PROBLEM TO SOLVE: Search the records below for "combinational"; copy each line that has it.

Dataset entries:
************

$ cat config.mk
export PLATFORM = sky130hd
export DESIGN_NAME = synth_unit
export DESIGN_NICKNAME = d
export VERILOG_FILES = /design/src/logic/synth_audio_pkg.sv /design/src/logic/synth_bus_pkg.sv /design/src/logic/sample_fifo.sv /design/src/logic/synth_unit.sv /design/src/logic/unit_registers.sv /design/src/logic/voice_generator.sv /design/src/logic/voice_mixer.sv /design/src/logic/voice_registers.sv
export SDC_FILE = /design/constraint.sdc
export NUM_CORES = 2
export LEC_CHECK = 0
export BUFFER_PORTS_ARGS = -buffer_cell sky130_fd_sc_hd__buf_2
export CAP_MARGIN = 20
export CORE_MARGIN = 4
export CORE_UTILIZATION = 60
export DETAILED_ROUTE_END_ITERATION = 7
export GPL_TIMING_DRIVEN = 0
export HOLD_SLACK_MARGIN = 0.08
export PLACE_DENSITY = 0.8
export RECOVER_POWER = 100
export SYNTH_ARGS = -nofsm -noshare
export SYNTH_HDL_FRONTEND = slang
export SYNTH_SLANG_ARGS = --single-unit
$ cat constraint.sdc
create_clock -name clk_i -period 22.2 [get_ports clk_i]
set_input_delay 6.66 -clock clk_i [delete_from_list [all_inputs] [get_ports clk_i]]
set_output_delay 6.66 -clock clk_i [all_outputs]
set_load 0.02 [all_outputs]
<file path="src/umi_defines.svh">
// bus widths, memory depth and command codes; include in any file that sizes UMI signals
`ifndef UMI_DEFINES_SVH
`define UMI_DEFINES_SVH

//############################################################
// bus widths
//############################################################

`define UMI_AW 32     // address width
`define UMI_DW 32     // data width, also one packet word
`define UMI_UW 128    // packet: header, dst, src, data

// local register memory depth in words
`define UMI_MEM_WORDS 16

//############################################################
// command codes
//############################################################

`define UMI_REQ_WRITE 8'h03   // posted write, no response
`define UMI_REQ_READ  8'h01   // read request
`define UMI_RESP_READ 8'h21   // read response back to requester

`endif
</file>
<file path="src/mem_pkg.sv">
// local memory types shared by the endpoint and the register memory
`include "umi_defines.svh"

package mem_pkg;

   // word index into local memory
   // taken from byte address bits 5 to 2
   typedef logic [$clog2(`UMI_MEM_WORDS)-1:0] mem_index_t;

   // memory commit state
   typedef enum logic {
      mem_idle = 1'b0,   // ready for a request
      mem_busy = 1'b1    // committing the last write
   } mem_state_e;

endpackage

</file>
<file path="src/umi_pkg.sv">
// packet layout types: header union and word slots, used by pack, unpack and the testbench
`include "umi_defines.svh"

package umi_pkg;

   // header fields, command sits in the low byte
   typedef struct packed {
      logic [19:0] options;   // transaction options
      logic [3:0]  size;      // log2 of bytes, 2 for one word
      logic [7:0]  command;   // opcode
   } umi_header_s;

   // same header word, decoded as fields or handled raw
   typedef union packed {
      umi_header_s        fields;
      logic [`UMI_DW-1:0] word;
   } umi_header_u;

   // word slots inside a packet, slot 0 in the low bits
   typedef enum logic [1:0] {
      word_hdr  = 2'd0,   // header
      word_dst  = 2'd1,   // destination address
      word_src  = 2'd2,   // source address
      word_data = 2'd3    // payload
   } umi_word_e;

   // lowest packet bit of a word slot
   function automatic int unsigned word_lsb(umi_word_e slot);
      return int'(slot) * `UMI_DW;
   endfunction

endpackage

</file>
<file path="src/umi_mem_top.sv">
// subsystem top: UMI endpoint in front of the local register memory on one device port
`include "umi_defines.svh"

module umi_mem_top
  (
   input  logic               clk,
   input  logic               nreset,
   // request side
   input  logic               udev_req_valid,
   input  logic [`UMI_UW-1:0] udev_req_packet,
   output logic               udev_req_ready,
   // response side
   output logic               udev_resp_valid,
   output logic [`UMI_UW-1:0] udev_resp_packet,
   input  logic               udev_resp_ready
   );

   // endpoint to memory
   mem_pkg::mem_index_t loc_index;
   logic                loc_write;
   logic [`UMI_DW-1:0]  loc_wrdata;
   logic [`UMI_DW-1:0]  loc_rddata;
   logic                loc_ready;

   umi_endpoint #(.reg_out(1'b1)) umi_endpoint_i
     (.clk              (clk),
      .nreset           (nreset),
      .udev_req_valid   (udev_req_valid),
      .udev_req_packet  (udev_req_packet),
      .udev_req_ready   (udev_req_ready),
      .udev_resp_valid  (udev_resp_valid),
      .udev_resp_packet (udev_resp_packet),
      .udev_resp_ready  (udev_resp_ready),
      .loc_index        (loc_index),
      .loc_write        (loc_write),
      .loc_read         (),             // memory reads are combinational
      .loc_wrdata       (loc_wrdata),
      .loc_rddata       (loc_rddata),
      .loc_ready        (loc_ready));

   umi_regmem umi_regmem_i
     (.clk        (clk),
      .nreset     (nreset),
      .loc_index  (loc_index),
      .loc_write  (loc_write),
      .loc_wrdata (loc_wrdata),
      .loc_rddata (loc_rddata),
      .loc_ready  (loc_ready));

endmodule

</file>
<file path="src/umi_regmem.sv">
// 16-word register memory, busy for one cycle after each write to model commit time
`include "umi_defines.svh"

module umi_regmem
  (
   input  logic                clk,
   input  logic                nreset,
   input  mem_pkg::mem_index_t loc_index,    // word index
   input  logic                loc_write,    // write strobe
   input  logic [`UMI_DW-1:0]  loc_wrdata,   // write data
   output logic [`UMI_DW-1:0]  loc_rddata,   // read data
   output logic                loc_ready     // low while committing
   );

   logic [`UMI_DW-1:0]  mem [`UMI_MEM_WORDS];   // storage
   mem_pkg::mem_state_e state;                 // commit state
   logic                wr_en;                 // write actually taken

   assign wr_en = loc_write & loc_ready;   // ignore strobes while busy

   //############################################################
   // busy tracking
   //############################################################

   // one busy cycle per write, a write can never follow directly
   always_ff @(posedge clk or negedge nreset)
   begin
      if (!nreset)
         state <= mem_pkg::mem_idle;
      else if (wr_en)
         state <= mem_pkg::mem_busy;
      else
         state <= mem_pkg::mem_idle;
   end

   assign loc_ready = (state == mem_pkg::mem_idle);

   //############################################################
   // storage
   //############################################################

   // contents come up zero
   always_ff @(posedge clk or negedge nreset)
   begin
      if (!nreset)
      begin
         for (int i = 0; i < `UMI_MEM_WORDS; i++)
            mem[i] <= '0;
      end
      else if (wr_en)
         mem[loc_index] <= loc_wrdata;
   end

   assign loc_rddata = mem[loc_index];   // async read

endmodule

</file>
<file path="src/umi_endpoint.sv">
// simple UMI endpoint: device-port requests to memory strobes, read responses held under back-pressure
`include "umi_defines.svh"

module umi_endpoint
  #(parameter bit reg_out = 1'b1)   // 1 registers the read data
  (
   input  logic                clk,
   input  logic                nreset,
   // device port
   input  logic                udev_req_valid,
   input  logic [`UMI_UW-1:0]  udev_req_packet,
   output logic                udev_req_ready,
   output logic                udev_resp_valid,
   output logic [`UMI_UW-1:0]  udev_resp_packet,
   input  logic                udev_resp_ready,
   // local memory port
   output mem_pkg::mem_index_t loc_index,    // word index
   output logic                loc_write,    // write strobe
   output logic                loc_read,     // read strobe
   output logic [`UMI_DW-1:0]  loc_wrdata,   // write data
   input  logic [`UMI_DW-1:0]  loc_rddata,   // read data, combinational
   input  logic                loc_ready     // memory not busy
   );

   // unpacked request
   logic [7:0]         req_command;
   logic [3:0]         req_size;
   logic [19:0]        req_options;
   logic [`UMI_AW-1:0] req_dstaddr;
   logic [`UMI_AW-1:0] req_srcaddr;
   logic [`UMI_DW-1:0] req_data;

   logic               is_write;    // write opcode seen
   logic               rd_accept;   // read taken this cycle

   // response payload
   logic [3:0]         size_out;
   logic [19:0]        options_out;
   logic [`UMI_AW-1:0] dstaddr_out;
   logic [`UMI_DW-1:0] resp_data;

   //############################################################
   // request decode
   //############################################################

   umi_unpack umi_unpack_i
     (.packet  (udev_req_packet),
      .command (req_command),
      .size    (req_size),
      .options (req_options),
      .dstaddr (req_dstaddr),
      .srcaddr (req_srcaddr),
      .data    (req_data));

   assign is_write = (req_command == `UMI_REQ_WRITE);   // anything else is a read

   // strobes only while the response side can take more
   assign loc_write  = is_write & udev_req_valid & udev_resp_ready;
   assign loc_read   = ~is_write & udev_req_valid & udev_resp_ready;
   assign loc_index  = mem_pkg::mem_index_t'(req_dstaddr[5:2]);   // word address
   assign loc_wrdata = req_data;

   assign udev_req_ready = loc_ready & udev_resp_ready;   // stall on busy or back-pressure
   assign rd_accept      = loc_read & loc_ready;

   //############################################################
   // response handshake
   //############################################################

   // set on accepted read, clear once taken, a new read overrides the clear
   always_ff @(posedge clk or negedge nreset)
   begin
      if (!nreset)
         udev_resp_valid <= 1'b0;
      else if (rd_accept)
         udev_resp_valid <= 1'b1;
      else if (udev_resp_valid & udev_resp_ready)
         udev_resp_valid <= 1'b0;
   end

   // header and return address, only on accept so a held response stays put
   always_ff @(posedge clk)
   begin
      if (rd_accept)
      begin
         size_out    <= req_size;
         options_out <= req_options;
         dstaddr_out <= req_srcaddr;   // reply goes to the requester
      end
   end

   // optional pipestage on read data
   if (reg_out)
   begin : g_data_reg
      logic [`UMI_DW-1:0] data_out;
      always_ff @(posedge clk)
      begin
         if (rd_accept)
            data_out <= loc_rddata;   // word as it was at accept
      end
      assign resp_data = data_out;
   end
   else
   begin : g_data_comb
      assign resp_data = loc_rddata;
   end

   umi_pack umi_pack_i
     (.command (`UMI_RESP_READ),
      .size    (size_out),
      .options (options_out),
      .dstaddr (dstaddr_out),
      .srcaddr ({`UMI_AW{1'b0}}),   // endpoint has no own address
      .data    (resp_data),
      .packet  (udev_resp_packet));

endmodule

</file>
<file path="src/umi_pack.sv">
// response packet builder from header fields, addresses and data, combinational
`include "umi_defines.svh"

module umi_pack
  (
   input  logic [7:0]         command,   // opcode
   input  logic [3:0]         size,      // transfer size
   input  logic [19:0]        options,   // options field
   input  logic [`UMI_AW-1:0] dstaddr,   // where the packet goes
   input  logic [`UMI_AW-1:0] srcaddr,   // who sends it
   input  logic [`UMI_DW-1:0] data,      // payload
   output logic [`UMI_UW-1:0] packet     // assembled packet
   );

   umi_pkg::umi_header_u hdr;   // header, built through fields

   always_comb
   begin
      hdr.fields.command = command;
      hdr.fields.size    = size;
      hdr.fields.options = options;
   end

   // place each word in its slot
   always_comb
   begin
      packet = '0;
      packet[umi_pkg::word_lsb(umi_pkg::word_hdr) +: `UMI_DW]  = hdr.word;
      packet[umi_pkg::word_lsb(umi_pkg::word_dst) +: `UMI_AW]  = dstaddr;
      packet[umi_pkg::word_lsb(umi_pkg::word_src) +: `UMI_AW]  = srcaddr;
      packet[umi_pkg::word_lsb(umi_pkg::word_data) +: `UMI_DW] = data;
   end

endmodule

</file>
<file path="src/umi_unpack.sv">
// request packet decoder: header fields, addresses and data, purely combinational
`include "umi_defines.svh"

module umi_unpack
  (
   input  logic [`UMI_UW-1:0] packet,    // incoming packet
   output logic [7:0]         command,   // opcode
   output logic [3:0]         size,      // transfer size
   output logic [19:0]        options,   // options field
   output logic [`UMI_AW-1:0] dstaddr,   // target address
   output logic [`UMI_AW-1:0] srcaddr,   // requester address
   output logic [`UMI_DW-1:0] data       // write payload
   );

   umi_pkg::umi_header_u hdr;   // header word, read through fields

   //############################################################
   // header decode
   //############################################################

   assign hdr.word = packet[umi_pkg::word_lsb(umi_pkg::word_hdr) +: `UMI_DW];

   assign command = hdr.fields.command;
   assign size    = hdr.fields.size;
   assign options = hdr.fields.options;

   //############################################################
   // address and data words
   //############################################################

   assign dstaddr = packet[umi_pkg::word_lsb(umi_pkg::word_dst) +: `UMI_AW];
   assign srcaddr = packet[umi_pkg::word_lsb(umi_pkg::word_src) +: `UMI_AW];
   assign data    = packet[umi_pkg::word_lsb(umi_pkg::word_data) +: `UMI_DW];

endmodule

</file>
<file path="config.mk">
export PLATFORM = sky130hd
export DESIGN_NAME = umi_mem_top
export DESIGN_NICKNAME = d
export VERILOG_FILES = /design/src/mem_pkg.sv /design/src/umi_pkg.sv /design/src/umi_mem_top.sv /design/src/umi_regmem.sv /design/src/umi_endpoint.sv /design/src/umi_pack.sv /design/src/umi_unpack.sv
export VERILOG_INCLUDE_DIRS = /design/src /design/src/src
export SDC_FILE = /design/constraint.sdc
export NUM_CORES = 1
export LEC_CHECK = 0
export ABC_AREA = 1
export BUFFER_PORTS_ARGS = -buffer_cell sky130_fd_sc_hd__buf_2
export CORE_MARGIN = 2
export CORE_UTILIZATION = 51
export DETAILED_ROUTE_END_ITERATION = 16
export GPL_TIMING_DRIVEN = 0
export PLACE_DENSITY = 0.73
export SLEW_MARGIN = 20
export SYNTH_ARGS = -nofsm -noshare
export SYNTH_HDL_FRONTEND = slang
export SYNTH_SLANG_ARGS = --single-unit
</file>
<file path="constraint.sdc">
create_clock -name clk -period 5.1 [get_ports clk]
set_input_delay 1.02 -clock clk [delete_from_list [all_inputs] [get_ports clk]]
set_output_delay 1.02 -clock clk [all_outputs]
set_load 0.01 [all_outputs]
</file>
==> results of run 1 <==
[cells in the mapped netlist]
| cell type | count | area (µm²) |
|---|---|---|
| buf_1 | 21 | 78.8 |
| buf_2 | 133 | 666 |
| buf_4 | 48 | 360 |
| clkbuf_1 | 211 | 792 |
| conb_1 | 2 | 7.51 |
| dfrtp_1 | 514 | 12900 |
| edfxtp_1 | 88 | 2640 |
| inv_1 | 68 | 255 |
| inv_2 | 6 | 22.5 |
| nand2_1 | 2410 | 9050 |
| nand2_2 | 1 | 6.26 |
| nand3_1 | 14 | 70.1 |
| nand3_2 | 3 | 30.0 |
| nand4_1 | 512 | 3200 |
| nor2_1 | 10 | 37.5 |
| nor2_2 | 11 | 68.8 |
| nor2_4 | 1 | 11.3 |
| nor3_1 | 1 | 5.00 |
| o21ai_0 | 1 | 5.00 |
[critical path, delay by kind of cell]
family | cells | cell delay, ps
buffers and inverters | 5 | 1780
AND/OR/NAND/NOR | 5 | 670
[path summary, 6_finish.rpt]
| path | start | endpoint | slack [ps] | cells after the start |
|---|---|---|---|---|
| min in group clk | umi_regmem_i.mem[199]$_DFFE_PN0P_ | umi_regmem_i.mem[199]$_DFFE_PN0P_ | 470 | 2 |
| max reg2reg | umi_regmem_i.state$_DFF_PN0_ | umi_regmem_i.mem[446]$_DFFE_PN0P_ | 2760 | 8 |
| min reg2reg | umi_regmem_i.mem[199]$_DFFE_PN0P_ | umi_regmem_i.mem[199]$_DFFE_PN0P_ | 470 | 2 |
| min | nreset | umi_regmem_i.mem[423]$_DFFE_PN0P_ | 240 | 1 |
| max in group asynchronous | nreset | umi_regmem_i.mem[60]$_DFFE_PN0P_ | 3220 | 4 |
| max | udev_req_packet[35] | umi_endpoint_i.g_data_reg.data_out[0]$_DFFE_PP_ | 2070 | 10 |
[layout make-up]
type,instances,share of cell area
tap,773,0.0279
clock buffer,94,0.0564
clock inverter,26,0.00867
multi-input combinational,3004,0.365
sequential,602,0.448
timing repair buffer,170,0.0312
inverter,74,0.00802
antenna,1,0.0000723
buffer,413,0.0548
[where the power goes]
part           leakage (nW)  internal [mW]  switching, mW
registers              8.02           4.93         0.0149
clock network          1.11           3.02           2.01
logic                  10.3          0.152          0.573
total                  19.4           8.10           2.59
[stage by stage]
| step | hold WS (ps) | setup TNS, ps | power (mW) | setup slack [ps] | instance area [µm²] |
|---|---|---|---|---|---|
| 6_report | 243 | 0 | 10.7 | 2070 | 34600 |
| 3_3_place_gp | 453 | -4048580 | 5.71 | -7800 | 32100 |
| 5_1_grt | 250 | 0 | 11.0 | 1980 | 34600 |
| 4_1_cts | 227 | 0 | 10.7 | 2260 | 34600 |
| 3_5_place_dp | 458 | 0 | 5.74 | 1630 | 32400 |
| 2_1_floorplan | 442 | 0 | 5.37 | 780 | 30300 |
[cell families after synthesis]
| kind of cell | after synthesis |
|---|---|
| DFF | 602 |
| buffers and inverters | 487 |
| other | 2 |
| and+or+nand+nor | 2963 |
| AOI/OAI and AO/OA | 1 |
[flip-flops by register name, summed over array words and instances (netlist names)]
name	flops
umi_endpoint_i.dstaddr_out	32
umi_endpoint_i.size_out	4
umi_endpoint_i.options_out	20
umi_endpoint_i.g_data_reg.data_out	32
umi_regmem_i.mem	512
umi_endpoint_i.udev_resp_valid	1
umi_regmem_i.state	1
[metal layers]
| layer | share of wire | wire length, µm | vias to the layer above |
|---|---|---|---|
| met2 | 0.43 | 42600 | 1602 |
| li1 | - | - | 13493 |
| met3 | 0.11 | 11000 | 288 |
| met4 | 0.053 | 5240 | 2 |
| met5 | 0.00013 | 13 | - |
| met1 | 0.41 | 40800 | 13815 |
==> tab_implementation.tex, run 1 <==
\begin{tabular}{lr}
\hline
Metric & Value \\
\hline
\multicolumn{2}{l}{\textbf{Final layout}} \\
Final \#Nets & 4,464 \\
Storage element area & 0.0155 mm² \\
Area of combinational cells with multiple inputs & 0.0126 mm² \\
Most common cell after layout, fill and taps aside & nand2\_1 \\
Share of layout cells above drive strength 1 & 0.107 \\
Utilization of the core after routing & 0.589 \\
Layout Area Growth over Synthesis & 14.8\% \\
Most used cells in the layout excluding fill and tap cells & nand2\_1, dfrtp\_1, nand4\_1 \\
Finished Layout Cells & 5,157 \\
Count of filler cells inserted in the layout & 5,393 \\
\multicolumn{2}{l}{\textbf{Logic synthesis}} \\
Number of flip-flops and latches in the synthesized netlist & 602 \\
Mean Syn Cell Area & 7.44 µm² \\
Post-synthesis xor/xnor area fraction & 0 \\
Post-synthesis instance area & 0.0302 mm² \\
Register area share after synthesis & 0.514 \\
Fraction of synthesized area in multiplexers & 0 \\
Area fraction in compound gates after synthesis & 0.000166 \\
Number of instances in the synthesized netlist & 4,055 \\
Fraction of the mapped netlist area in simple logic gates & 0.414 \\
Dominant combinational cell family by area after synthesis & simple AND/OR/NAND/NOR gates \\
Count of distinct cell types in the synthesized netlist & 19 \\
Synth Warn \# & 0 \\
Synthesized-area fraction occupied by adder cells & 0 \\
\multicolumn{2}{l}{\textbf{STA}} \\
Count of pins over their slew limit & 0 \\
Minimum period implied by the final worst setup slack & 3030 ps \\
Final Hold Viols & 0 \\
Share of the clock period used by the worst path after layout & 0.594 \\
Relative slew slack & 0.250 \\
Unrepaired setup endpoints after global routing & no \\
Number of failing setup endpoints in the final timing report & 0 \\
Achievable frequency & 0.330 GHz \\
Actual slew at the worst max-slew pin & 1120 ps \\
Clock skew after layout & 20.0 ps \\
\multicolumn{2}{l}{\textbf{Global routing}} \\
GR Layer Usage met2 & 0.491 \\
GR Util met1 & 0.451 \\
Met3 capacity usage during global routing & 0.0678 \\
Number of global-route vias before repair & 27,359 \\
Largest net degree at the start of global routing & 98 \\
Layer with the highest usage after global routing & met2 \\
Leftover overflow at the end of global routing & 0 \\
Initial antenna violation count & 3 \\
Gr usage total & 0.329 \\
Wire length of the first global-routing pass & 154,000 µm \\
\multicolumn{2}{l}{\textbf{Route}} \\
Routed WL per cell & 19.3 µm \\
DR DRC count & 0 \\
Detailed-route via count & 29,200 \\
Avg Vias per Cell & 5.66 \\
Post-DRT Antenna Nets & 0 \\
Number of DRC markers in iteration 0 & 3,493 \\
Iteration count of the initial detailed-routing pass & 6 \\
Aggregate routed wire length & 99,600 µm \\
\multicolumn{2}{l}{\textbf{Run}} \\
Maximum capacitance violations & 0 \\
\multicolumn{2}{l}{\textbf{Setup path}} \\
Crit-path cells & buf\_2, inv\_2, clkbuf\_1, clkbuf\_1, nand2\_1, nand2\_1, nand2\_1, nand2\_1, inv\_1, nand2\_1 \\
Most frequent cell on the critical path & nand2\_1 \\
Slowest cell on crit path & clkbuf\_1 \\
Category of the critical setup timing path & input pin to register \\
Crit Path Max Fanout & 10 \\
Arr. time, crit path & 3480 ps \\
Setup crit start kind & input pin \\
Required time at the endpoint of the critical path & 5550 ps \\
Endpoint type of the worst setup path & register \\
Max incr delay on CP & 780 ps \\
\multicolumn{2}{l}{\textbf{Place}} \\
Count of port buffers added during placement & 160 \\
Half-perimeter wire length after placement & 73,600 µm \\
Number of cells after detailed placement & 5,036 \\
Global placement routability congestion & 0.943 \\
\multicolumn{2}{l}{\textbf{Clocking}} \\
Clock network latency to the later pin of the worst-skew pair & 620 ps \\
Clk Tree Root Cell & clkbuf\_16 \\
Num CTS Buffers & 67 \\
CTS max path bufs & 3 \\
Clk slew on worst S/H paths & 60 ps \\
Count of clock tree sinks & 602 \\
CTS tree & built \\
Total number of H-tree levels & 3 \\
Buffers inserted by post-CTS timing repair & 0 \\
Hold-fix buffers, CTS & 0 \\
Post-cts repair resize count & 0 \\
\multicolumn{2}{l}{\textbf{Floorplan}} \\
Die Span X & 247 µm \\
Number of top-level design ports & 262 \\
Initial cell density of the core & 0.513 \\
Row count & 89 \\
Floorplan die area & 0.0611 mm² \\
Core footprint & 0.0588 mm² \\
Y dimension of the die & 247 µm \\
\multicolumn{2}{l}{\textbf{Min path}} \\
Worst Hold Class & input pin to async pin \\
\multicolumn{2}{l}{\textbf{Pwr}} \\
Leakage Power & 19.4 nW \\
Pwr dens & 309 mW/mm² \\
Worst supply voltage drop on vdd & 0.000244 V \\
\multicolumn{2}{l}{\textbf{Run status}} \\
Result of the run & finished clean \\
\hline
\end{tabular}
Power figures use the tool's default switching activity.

************

SOLUTION BELOW:
      .loc_read         (),             // memory reads are combinational
   input  logic [`UMI_DW-1:0]  loc_rddata,   // read data, combinational
// response packet builder from header fields, addresses and data, combinational
// request packet decoder: header fields, addresses and data, purely combinational
multi-input combinational,3004,0.365
Area of combinational cells with multiple inputs & 0.0126 mm² \\
Dominant combinational cell family by area after synthesis & simple AND/OR/NAND/NOR gates \\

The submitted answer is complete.